## LISTED ENTRIES:
———

$ cat src/rtl/fi_pkg.sv
package fi_pkg;

   localparam int FRAME_W = 24;
   localparam int SEED_W  = 16;
   localparam int IDX_W   = 6;

   typedef struct packed {
      logic              en;
      logic              transient;
      logic [IDX_W-1:0]  idx;
      logic [SEED_W-1:0] seed;
   } fi_frame_t;

   typedef struct packed {
      logic              armed;
      logic              injected;
      logic              released;
      logic              bad_idx;
      logic [3:0]        zero;
      logic [SEED_W-1:0] steps;
   } fi_status_t;

   function automatic logic [SEED_W-1:0] lfsr_advance(input logic [SEED_W-1:0] s);
      return {s[SEED_W-2:0], s[15] ^ s[13] ^ s[12] ^ s[10]};
   endfunction

endpackage

$ cat src/rtl/fi_serial_port.sv
module fi_serial_port
   import fi_pkg::*;
#(
   parameter int SYNC_STAGES = 2
) (
   input  logic       clk,
   input  logic       rst_n,
   input  logic       sclk,
   input  logic       sel_n,
   input  logic       mosi,
   output logic       miso,
   input  fi_status_t status_in,
   output fi_frame_t  frame_out,
   output logic       frame_valid
);

   localparam int CNT_W   = $clog2(FRAME_W + 2);
   localparam int CNT_MAX = FRAME_W + 1;

   logic [SYNC_STAGES-1:0][2:0] sync_q;
   logic                        sel_s, sclk_s, mosi_s;
   logic                        sel_d, sclk_d;
   logic                        sel_fall, sel_rise, sclk_rise;
   logic [FRAME_W-1:0]          shreg;
   logic [CNT_W-1:0]            edge_cnt;

   always_ff @(posedge clk or negedge rst_n) begin
      if (!rst_n) sync_q <= {SYNC_STAGES{3'b100}};
      else        sync_q <= {sync_q[SYNC_STAGES-2:0], {sel_n, sclk, mosi}};
   end

   assign sel_s  = sync_q[SYNC_STAGES-1][2];
   assign sclk_s = sync_q[SYNC_STAGES-1][1];
   assign mosi_s = sync_q[SYNC_STAGES-1][0];

   assign sel_fall  = !sel_s && sel_d;
   assign sel_rise  = sel_s && !sel_d;
   assign sclk_rise = sclk_s && !sclk_d && !sel_s;

   always_ff @(posedge clk or negedge rst_n) begin
      if (!rst_n) begin
         sel_d    <= 1'b1;
         sclk_d   <= 1'b0;
         shreg    <= '0;
         edge_cnt <= '0;
      end else begin
         sel_d  <= sel_s;
         sclk_d <= sclk_s;
         if (sel_fall) begin
            shreg    <= status_in;
            edge_cnt <= '0;
         end else if (sclk_rise) begin
            shreg <= {shreg[FRAME_W-2:0], mosi_s};
            if (edge_cnt != CNT_W'(CNT_MAX)) edge_cnt <= edge_cnt + 1'b1;
         end
      end
   end

   assign miso        = shreg[FRAME_W-1];
   assign frame_out   = fi_frame_t'(shreg);
   assign frame_valid = sel_rise && (edge_cnt == CNT_W'(FRAME_W));

endmodule

$ cat src/rtl/fi_lfsr_timer.sv
module fi_lfsr_timer
   import fi_pkg::*;
#(
   parameter int DELAY_W = 6
) (
   input  logic              clk,
   input  logic              rst_n,
   input  logic              load,
   input  logic [SEED_W-1:0] seed,
   input  logic              run,
   output logic              hit,
   output logic [SEED_W-1:0] steps
);

   logic [SEED_W-1:0] lfsr_q;

   assign hit = (lfsr_q[DELAY_W-1:0] == '0);

   always_ff @(posedge clk or negedge rst_n) begin
      if (!rst_n) begin
         lfsr_q <= SEED_W'(1);
         steps  <= '0;
      end else if (load) begin
         lfsr_q <= (seed == '0) ? SEED_W'(1) : seed;
         steps  <= '0;
      end else if (run && !hit) begin
         lfsr_q <= lfsr_advance(lfsr_q);
         if (steps != '1) steps <= steps + 1'b1;
      end
   end

endmodule

$ cat src/rtl/fi_point_array.sv
module fi_point_array
   import fi_pkg::*;
#(
   parameter int NUM_POINTS = 16
) (
   input  logic [NUM_POINTS-1:0] func_in,
   input  logic [IDX_W-1:0]      sel_idx,
   input  logic                  active,
   output logic [NUM_POINTS-1:0] func_out
);

   generate
      for (genvar p = 0; p < NUM_POINTS; p++) begin : g_point
         logic flip;
         assign flip        = active && (sel_idx == IDX_W'(p));
         assign func_out[p] = flip ? ~func_in[p] : func_in[p];
      end
   endgenerate

endmodule

$ cat src/rtl/fault_inject_ctrl.sv
module fault_inject_ctrl
   import fi_pkg::*;
#(
   parameter int NUM_POINTS  = 16,
   parameter int DELAY_W     = 6,
   parameter int SYNC_STAGES = 2
) (
   input  logic                  clk,
   input  logic                  rst_n,
   input  logic                  cfg_sclk,
   input  logic                  cfg_sel_n,
   input  logic                  cfg_mosi,
   output logic                  cfg_miso,
   input  logic                  err_detect,
   input  logic [NUM_POINTS-1:0] func_in,
   output logic [NUM_POINTS-1:0] func_out
);

   generate
      if (NUM_POINTS < 1 || NUM_POINTS > (1 << IDX_W)) begin : g_chk_points
         $error("NUM_POINTS must lie in 1..64");
      end
      if (DELAY_W < 1 || DELAY_W > SEED_W) begin : g_chk_delay
         $error("DELAY_W must lie in 1..16");
      end
      if (SYNC_STAGES < 2) begin : g_chk_sync
         $error("SYNC_STAGES must be at least 2");
      end
   endgenerate

   fi_frame_t         frame;
   fi_status_t        status;
   logic              frame_valid;
   logic              is_query;
   logic              arm_load;
   logic              idx_ok;
   logic              armed, injected, released, bad_idx, mode_tr;
   logic [IDX_W-1:0]  point_idx;
   logic              hit;
   logic [SEED_W-1:0] steps;
   logic              fault_active;

   fi_serial_port #(.SYNC_STAGES(SYNC_STAGES)) u_port (
      .clk        (clk),
      .rst_n      (rst_n),
      .sclk       (cfg_sclk),
      .sel_n      (cfg_sel_n),
      .mosi       (cfg_mosi),
      .miso       (cfg_miso),
      .status_in  (status),
      .frame_out  (frame),
      .frame_valid(frame_valid)
   );

   assign is_query = !frame.en && frame.transient;
   assign arm_load = frame_valid && !is_query;
   assign idx_ok   = (int'(frame.idx) < NUM_POINTS);

   always_ff @(posedge clk or negedge rst_n) begin
      if (!rst_n) begin
         armed     <= 1'b0;
         injected  <= 1'b0;
         released  <= 1'b0;
         bad_idx   <= 1'b0;
         mode_tr   <= 1'b0;
         point_idx <= '0;
      end else if (arm_load) begin
         armed     <= frame.en && idx_ok;
         injected  <= 1'b0;
         released  <= 1'b0;
         bad_idx   <= frame.en && !idx_ok;
         mode_tr   <= frame.transient;
         point_idx <= frame.idx;
      end else begin
         if (armed && !injected && hit) injected <= 1'b1;
         if (injected && !released && mode_tr && err_detect) released <= 1'b1;
      end
   end

   fi_lfsr_timer #(.DELAY_W(DELAY_W)) u_timer (
      .clk  (clk),
      .rst_n(rst_n),
      .load (arm_load),
      .seed (frame.seed),
      .run  (armed && !injected),
      .hit  (hit),
      .steps(steps)
   );

   assign fault_active = injected && !released;

   fi_point_array #(.NUM_POINTS(NUM_POINTS)) u_points (
      .func_in (func_in),
      .sel_idx (point_idx),
      .active  (fault_active),
      .func_out(func_out)
   );

   assign status = '{armed: armed, injected: injected, released: released,
                     bad_idx: bad_idx, zero: 4'b0000, steps: steps};

endmodule

$ cat config.mk
export PLATFORM = sky130hd
export DESIGN_NAME = fault_inject_ctrl
export DESIGN_NICKNAME = d
export VERILOG_FILES = /design/src/rtl/fi_pkg.sv /design/src/rtl/fi_serial_port.sv /design/src/rtl/fi_lfsr_timer.sv /design/src/rtl/fi_point_array.sv /design/src/rtl/fault_inject_ctrl.sv
export SDC_FILE = /design/constraint.sdc
export NUM_CORES = 1
export LEC_CHECK = 0
export ABC_AREA = 0
export BUFFER_PORTS_ARGS = -buffer_cell sky130_fd_sc_hd__buf_2
export CAP_MARGIN = 25
export CORE_ASPECT_RATIO = 1.5
export CORE_UTILIZATION = 45
export DETAILED_ROUTE_END_ITERATION = 10
export SETUP_SLACK_MARGIN = 0.3
export SKIP_LAST_GASP = 1
export SLEW_MARGIN = 10
export SYNTH_ARGS = -nofsm -noshare
export SYNTH_HDL_FRONTEND = slang
export SYNTH_SLANG_ARGS = --single-unit
$ cat constraint.sdc
create_clock -name clk -period 4.2 [get_ports clk]
set_input_delay 0.84 -clock clk [delete_from_list [all_inputs] [get_ports clk]]
set_output_delay 0.84 -clock clk [all_outputs]
set_load 0.05 [all_outputs]
==> results of run 1 <==
## power breakdown
group          leakage (nW)  internal [mW]  switching, mW
Clock                 0.150          0.491          0.291
Sequential             1.09          0.786         0.0124
Combinational         0.768         0.0370         0.0787
Total                  2.01           1.31          0.382
## worst min path at each step
stage / cells past startpoint / from / to
finish: 0 / u_port.sync_q[0]$_DFF_PN0_ / u_port.mosi_s$_DFF_PN0_
floorplan: 0 / u_port.sync_q[0]$_DFF_PN0_ / u_port.mosi_s$_DFF_PN0_
CTS: 0 / u_port.sync_q[0]$_DFF_PN0_ / u_port.mosi_s$_DFF_PN0_
global placement: 0 / u_port.sync_q[0]$_DFF_PN0_ / u_port.mosi_s$_DFF_PN0_
detailed placement: 0 / u_port.sync_q[0]$_DFF_PN0_ / u_port.mosi_s$_DFF_PN0_
global route: 0 / u_port.sync_q[2]$_DFF_PN1_ / u_port.sel_s$_DFF_PN1_
## cells in the final DEF (no fill, tap or decap), drive strengths merged, types with 2 or more instances in the layout
cell / n
ha: 4
nand2: 70
nand4: 6
inv: 5
clkinv: 2
a31oi: 2
o31ai: 2
nor2: 37
clkbuf: 13
buf: 43
nor4: 11
xnor2: 24
dfstp: 4
nand3: 16
and3: 3
nor3b: 5
nor3: 8
nor2b: 2
xor2: 7
nand2b: 3
dfrtp: 76
a21oi: 12
o21ai: 44
or4: 2
nand3b: 4
mux2i: 31
## kinds of logic after synthesis
family                   Yosys count
AO/OA/AOI/OAI                     65
XOR/XNOR                          31
adder cells (fa/ha/maj)            4
buffers and inverters             24
flip-flops                        80
multiplexers                      31
AND/OR/NAND/NOR                  175
## stage by stage
step | cells | power, mW | util (%) | area (um2)
global route | 557 | 1.77 | 53.6 | 4540
floorplan | 410 | 0.880 | - | 3950
detailed placement | 540 | 0.927 | 49.8 | 4220
finish | 557 | 1.70 | 53.6 | 4540
CTS | 556 | 1.72 | 53.4 | 4520
global placement | 540 | 0.924 | 49.8 | 4220
## state kept, by name (all words and copies together) (netlist names)
name / cells
mode_tr: 1
u_port.frame_out: 24
u_port.mosi_s: 1
point_idx: 6
u_port.sel_d: 1
bad_idx: 1
u_timer.steps: 16
released: 1
u_port.edge_cnt: 5
u_timer.lfsr_q: 16
u_port.sclk_d: 1
u_port.sclk_s: 1
injected: 1
armed: 1
u_port.sel_s: 1
u_port.sync_q: 3
## layout make-up
| class | instances | area, um2 | area share (%) |
|---|---|---|---|
| inverter | 5 | 18.8 | 0.414 |
| clock inverter | 3 | 40.0 | 0.882 |
| multi-input combinational | 306 | 1840 | 40.4 |
| tap | 107 | 134 | 2.95 |
| sequential | 80 | 2010 | 44.2 |
| timing repair buffer | 43 | 243 | 5.35 |
| clock buffer | 13 | 260 | 5.73 |
## metal layers
metal | share of wire [%] | wire length (um)
met1 | 41 | 3360
met2 | 54 | 4450
met5 | 0 | 0
met3 | 3.4 | 275
met4 | 1.5 | 125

———

Report the lines above that contain "parameter".

   parameter int SYNC_STAGES = 2
   parameter int DELAY_W = 6
   parameter int NUM_POINTS = 16
   parameter int NUM_POINTS  = 16,
   parameter int DELAY_W     = 6,
   parameter int SYNC_STAGES = 2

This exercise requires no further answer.